While this would definitely work, your approximate image will always be really sharp. It would be great if we could connect the points with some smooth curve, but we can’t just randomly select a fixed curve equation to connect the points. On some research, I stumbled upon Discrete Fourier Transform.

Discrete Fourier Transform

Suppose we have a bunch of rotating circles:

\[C_1(r_1), ... , C_n(r_n)\]

where \(C_k(r_k)\) means a circle of frequency \(k\) units and radius \(r_k\) units. Using this list of circles, we can draw a figure by connecting the end of one circle to the start of the other circle (as you saw in the really clustered clip in the beginning). Given a list of \(r_k\) it is easy to construct the output, however going in the backwards direction is not so easy.

The idea with DFT is that we want to go from some points to a list of \(r_k\). That is, we take some sample points from the output image, and we want to decompose it into the list of \(r_k\) that make up the output.

As always, since I am too lazy (and I will probably make some mistakes in the explanation), here is an excellent video about DFT:

So, this is exactly what we were looking for. We have our output curve and we take equally spaced points from it as sample points. We use DFT to turn those points into a decomposition of rotating circles which we draw out. Since each sample point is covered in our approximate graph, if we add more sample points, our approximate graph becomes more accurate.

The Code

The code is avaiable on github here .

You can run mouse.java to draw any figure. Sample points are taken from this graph (based on the skip variable) and stored in samples.txt.
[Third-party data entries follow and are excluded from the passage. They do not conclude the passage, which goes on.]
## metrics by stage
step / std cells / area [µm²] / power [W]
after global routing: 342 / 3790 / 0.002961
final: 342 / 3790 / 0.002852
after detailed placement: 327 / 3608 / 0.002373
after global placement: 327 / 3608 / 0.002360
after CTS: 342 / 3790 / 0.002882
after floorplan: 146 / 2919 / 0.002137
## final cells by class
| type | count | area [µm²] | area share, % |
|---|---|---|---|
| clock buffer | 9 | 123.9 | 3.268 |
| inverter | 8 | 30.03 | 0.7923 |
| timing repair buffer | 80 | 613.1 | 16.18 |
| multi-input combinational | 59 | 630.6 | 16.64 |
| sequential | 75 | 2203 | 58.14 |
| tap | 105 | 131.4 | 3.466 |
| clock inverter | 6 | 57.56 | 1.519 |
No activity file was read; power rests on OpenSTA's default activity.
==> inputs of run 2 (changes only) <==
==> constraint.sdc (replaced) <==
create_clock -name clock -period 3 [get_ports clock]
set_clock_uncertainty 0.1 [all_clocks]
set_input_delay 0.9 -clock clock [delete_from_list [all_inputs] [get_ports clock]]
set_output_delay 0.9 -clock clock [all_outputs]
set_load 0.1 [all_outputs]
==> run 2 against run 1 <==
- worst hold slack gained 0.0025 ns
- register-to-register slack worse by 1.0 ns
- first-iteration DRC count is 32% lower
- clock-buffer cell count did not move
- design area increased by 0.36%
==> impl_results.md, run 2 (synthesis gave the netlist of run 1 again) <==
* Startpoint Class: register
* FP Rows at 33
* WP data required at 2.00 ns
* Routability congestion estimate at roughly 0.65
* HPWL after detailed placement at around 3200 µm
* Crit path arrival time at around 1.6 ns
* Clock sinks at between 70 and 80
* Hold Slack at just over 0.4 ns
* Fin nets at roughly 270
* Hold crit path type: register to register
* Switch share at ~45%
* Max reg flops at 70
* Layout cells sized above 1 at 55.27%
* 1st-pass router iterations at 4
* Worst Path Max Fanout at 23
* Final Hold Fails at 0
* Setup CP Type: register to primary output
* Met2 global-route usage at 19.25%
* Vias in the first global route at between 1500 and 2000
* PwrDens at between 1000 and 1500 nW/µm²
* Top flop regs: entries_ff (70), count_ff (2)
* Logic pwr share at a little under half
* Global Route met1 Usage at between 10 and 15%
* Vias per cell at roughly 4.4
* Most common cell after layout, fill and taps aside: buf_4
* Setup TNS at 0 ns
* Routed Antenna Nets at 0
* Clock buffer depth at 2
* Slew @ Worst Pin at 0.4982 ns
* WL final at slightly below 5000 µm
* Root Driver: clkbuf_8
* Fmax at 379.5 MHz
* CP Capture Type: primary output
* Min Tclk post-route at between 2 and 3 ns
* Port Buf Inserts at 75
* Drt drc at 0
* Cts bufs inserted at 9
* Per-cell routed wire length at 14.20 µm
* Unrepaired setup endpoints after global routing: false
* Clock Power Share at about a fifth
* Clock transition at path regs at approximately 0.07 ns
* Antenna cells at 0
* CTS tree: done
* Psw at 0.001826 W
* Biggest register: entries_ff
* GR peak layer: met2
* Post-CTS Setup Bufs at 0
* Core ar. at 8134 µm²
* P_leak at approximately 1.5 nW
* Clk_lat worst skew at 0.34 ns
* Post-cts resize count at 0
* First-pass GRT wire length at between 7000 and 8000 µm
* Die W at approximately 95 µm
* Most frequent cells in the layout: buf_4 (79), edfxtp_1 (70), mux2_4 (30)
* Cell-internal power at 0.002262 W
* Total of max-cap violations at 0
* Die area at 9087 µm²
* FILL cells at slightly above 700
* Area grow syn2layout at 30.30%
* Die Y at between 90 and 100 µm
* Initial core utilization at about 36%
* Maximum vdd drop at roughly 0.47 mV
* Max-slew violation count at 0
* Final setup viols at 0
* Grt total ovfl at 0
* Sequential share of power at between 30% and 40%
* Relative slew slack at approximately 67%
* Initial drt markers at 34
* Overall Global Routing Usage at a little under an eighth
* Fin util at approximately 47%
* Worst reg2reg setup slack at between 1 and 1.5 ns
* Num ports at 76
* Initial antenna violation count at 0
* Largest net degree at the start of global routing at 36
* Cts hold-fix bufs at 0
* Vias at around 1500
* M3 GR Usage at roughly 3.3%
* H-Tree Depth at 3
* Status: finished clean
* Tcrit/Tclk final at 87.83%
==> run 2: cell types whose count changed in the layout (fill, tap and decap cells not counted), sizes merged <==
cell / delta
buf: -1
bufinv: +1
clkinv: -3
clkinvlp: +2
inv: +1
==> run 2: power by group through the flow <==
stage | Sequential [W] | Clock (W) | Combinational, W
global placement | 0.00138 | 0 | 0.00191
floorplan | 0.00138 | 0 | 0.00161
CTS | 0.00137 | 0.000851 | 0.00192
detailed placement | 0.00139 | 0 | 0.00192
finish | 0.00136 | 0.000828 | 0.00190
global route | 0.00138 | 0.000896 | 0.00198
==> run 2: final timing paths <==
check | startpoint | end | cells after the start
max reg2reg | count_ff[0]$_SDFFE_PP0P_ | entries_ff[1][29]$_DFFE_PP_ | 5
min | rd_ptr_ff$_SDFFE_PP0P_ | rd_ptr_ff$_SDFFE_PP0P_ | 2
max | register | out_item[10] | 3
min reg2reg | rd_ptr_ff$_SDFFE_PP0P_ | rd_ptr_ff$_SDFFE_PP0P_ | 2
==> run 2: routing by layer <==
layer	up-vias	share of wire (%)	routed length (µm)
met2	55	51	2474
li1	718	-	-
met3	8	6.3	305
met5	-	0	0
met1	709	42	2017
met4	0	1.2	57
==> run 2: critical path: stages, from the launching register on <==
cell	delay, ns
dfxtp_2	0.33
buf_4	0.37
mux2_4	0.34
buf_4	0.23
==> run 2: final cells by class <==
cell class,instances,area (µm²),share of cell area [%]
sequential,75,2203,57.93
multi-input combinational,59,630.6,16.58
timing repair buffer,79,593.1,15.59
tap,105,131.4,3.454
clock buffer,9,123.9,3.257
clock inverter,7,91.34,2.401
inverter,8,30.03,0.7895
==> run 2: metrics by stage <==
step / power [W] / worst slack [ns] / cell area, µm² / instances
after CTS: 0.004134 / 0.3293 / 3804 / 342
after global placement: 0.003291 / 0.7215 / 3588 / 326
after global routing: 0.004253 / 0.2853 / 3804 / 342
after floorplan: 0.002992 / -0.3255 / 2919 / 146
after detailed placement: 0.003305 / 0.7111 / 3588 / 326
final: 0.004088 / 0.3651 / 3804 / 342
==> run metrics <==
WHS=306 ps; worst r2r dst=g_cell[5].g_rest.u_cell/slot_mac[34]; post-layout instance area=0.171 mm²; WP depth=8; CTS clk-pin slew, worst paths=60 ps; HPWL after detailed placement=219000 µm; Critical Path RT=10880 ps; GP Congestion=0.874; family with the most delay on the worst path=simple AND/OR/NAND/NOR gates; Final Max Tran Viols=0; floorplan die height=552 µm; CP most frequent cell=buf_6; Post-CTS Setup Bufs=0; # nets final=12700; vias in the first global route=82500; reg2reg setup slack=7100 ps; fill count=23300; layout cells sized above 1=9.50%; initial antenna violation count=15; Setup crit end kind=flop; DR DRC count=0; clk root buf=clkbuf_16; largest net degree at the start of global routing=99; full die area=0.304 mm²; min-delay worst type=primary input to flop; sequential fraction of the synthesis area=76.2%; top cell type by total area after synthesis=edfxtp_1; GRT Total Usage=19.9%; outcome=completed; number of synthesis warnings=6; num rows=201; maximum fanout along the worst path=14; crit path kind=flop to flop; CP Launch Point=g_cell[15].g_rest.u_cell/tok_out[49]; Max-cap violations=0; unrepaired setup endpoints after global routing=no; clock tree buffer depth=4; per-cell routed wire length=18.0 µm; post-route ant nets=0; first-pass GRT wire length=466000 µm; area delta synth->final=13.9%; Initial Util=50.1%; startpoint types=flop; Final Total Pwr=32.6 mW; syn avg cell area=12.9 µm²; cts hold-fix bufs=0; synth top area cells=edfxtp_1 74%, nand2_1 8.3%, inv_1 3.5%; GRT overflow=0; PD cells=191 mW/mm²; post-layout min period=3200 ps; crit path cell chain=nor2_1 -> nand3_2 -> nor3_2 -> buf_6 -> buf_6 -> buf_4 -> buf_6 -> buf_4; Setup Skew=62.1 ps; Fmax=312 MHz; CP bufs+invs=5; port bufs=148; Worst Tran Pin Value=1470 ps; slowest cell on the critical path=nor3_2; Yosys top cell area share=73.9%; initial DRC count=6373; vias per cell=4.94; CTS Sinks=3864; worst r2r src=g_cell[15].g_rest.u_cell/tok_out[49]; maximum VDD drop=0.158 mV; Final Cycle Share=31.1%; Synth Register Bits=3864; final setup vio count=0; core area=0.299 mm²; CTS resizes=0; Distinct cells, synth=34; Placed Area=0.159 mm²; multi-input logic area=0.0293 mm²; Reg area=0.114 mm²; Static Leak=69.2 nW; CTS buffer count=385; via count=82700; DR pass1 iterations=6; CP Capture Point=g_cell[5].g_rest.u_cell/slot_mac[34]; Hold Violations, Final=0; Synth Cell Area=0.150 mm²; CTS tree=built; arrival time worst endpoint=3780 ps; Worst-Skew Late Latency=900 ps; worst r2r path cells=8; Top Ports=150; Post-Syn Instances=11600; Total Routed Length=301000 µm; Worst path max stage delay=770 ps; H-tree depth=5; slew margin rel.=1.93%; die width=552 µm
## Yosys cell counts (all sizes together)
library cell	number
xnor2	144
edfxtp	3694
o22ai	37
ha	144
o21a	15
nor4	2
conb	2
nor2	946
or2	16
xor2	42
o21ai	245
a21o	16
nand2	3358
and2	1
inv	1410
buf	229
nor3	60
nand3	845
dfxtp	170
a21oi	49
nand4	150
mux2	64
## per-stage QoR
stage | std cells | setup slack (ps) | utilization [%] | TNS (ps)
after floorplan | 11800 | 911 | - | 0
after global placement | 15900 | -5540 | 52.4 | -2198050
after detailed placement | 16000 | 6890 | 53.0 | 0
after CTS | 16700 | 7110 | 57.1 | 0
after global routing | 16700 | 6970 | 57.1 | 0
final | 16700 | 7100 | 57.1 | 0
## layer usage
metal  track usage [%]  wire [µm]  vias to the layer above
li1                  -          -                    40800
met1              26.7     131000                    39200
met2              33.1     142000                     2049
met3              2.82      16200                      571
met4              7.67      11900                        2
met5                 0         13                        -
<file path="config.mk">
export PLATFORM = sky130hd
export DESIGN_NAME = rha_cordic
export DESIGN_NICKNAME = d
export VERILOG_FILES = /design/src/hdl/rha_pkg.sv /design/src/hdl/rha_cordic.sv
export SDC_FILE = /design/constraint.sdc
export NUM_CORES = 1
export LEC_CHECK = 0
export BUFFER_PORTS_ARGS = -buffer_cell sky130_fd_sc_hd__buf_4
export CORE_MARGIN = 2
export CORE_UTILIZATION = 40
export CTS_CLUSTER_SIZE = 14
export DETAILED_ROUTE_END_ITERATION = 10
export SLEW_MARGIN = 20
export SYNTH_ARGS = -nofsm -noshare
export SYNTH_HDL_FRONTEND = slang
export SYNTH_SLANG_ARGS = --single-unit
</file>
<file path="constraint.sdc">
create_clock -name clk -period 6 [get_ports clk]
set_input_delay 1.2 -clock clk [delete_from_list [all_inputs] [get_ports clk]]
set_output_delay 1.2 -clock clk [all_outputs]
set_load 0.01 [all_outputs]
</file>
--- src/hdl/rha_pkg.sv ---
// rha_pkg: shared types, constants and helpers for the row harmonic analyzer.
// Used by every module of the block and by the port payloads; no dependencies.
`timescale 1ns / 1ps
`default_nettype none

package rha_pkg;

  // sample limits (defaults for the top level parameters)
  localparam int unsigned RHA_MIN_SAMPLES = 400;
  localparam int unsigned RHA_MAX_SAMPLES = 65536;

  // configuration reset values
  localparam logic [31:0] PHASE_STEP_RST  = 32'd1048576;
  localparam logic [7:0]  STRIDE_RST      = 8'd1;
  localparam logic [31:0] INV_SCALE_RST   = 32'd65536;

  // harmonic numbers
  localparam logic [31:0] HARM_LO = 32'd21;
  localparam logic [31:0] HARM_HI = 32'd142;

  // CORDIC: Q2.30 trig values carried in 34 bits
  localparam int TRIG_W = 34;
  localparam logic signed [TRIG_W-1:0] CORDIC_X0 = 34'sd652032874;

  // output limits
  localparam logic [63:0] CAP48    = 64'h0000_FFFF_FFFF_FFFF;
  localparam logic [31:0] USED_MAX = 32'd131071;

  // configuration register indexes
  typedef enum logic [1:0] {
    REG_PHASE_STEP    = 2'd0,
    REG_SAMPLE_STRIDE = 2'd1,
    REG_REVERSE_DIR   = 2'd2,
    REG_INVERSE_SCALE = 2'd3
  } rha_reg_idx_t;

  // operations of the divide / square-root unit
  typedef enum logic {
    DS_DIV  = 1'b0,
    DS_SQRT = 1'b1
  } rha_ds_op_t;

  // input item
  typedef struct packed {
    logic signed [31:0] point_x;
    logic signed [31:0] point_y;
    logic signed [31:0] point_z;
    logic signed [31:0] ring_latitude;
    logic               last_point;
  } rha_in_t;

  // result item
  typedef struct packed {
    logic signed [31:0] out_latitude;
    logic signed [31:0] mean_radial;
    logic signed [31:0] mean_tangential;
    logic signed [31:0] mean_axial;
    logic [31:0]        rms_deviation;
    logic [31:0]        amp_mode_21;
    logic [31:0]        amp_mode_142;
    logic [16:0]        used_samples;
    logic               too_few;
  } rha_out_t;

  // CORDIC control and status
  typedef struct packed {
    logic        start;
    logic [31:0] angle;
  } rha_cordic_req_t;

  typedef struct packed {
    logic                     done;
    logic signed [TRIG_W-1:0] cos_val;
    logic signed [TRIG_W-1:0] sin_val;
  } rha_cordic_rsp_t;

  // divide / square-root control and status
  typedef struct packed {
    logic        start;
    rha_ds_op_t  op;
    logic        sgn;
    logic [63:0] arg;
    logic [31:0] divisor;
  } rha_ds_req_t;

  typedef struct packed {
    logic        done;
    logic [63:0] result;
  } rha_ds_rsp_t;

  // arctangent table in turns, Q2.32: 2^32 per turn scaled to 2^31 per half turn
  function automatic logic signed [TRIG_W-1:0] atan_lookup(input logic [3:0] i);
    logic signed [TRIG_W-1:0] v;
    case (i)
      4'd0:    v = 34'sd536870912;
      4'd1:    v = 34'sd316933406;
      4'd2:    v = 34'sd167458907;
      4'd3:    v = 34'sd85004756;
      4'd4:    v = 34'sd42667331;
      4'd5:    v = 34'sd21354465;
      4'd6:    v = 34'sd10679838;
      4'd7:    v = 34'sd5340245;
      4'd8:    v = 34'sd2670163;
      4'd9:    v = 34'sd1335087;
      4'd10:   v = 34'sd667544;
      4'd11:   v = 34'sd333772;
      4'd12:   v = 34'sd166886;
      4'd13:   v = 34'sd83443;
      4'd14:   v = 34'sd41721;
      default: v = 34'sd20861;
    endcase
    return v;
  endfunction

  // clamp to the int32 range
  function automatic logic signed [31:0] sat32(input logic signed [71:0] v);
    logic signed [31:0] r;
    if (v > 72'sd2147483647) r = 32'sh7FFF_FFFF;
    else if (v < -72'sd2147483648) r = 32'sh8000_0000;
    else r = v[31:0];
    return r;
  endfunction

endpackage

`default_nettype wire

--- src/hdl/rha_divsqrt.sv ---
// rha_divsqrt: shared bit-serial unit, 64-by-DIV_W floor division (one quotient
// bit per cycle) or 64-bit integer square root (one root bit per cycle). Uses rha_pkg.
`timescale 1ns / 1ps
`default_nettype none

module rha_divsqrt import rha_pkg::*; #(
  parameter int DIV_W = 17
) (
  input  logic        clk,
  input  logic        rst_n,
  input  rha_ds_req_t req,
  output rha_ds_rsp_t rsp
);

  logic             busy_r, done_r, neg_r;
  rha_ds_op_t       op_r;
  logic [5:0]       cnt_r;
  logic [63:0]      w_r, r_r, b_r;
  logic [DIV_W-1:0] rem_r, d_r;
  logic [DIV_W:0]   rem_sh;
  logic             ge;
  logic [64:0]      rb;
  logic             sq_ge;

  // division step: shift in the next dividend bit
  assign rem_sh = {rem_r, w_r[63]};
  assign ge     = rem_sh >= {1'b0, d_r};
  // root step: try r + b
  assign rb     = {1'b0, r_r} + {1'b0, b_r};
  assign sq_ge  = {1'b0, w_r} >= rb;

  // control
  always_ff @(posedge clk) begin
    if (!rst_n) begin
      busy_r <= 1'b0;
      done_r <= 1'b0;
      cnt_r  <= '0;
    end else begin
      done_r <= 1'b0;
      if (req.start) begin
        busy_r <= 1'b1;
        cnt_r  <= (req.op == DS_DIV) ? 6'd63 : 6'd31;
      end else if (busy_r) begin
        cnt_r <= cnt_r - 6'd1;
        if (cnt_r == 6'd0) begin
          busy_r <= 1'b0;
          done_r <= 1'b1;
        end
      end
    end
  end

  // datapath
  always_ff @(posedge clk) begin
    if (req.start) begin
      op_r  <= req.op;
      neg_r <= req.sgn && req.arg[63] && (req.op == DS_DIV);
      w_r   <= (req.sgn && req.arg[63] && (req.op == DS_DIV)) ? ~req.arg : req.arg;
      rem_r <= '0;
      d_r   <= req.divisor[DIV_W-1:0];
      r_r   <= '0;
      b_r   <= 64'h4000_0000_0000_0000;
    end else if (busy_r) begin
      unique case (op_r)
        DS_DIV: begin
          rem_r <= ge ? DIV_W'(rem_sh - {1'b0, d_r}) : rem_sh[DIV_W-1:0];
          w_r   <= {w_r[62:0], ge};
        end
        DS_SQRT: begin
          if (sq_ge) begin
            w_r <= w_r - rb[63:0];
            r_r <= (r_r >> 1) + b_r;
          end else begin
            r_r <= r_r >> 1;
          end
          b_r <= b_r >> 2;
        end
        default: ;
      endcase
    end
  end

  assign rsp.done   = done_r;
  assign rsp.result = (op_r == DS_SQRT) ? r_r : (neg_r ? ~w_r : w_r);

endmodule

`default_nettype wire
VectorRotation.java uses DFT.java which accesses the points from samples.txt and performs DFT to provide the required radius of the epicycles. The number of epicycles depends on the number of sample points, and the number of sample points depend on the skip variable in mouse.java

    public final static int skip = 10;

Here skip indicates how many pixels are ignored until we take a sample point from the graph. In this case, we take every 1 in 10 points - the more we skip, the less accurate our drawing is.

You can also change the speed of the drawing by changing the time delay in VectorRotation.java

timer = new Timer(50, e -> {
    angle += dt;
    //if (angle >= Math.PI*2){
    //    angle = 0;
    //}
    updateVector();
});

For each frequency \(k\), the amplitudes of each cycle \(r_k\) along with the phase change \(\theta _ k\) is printed in the terminal.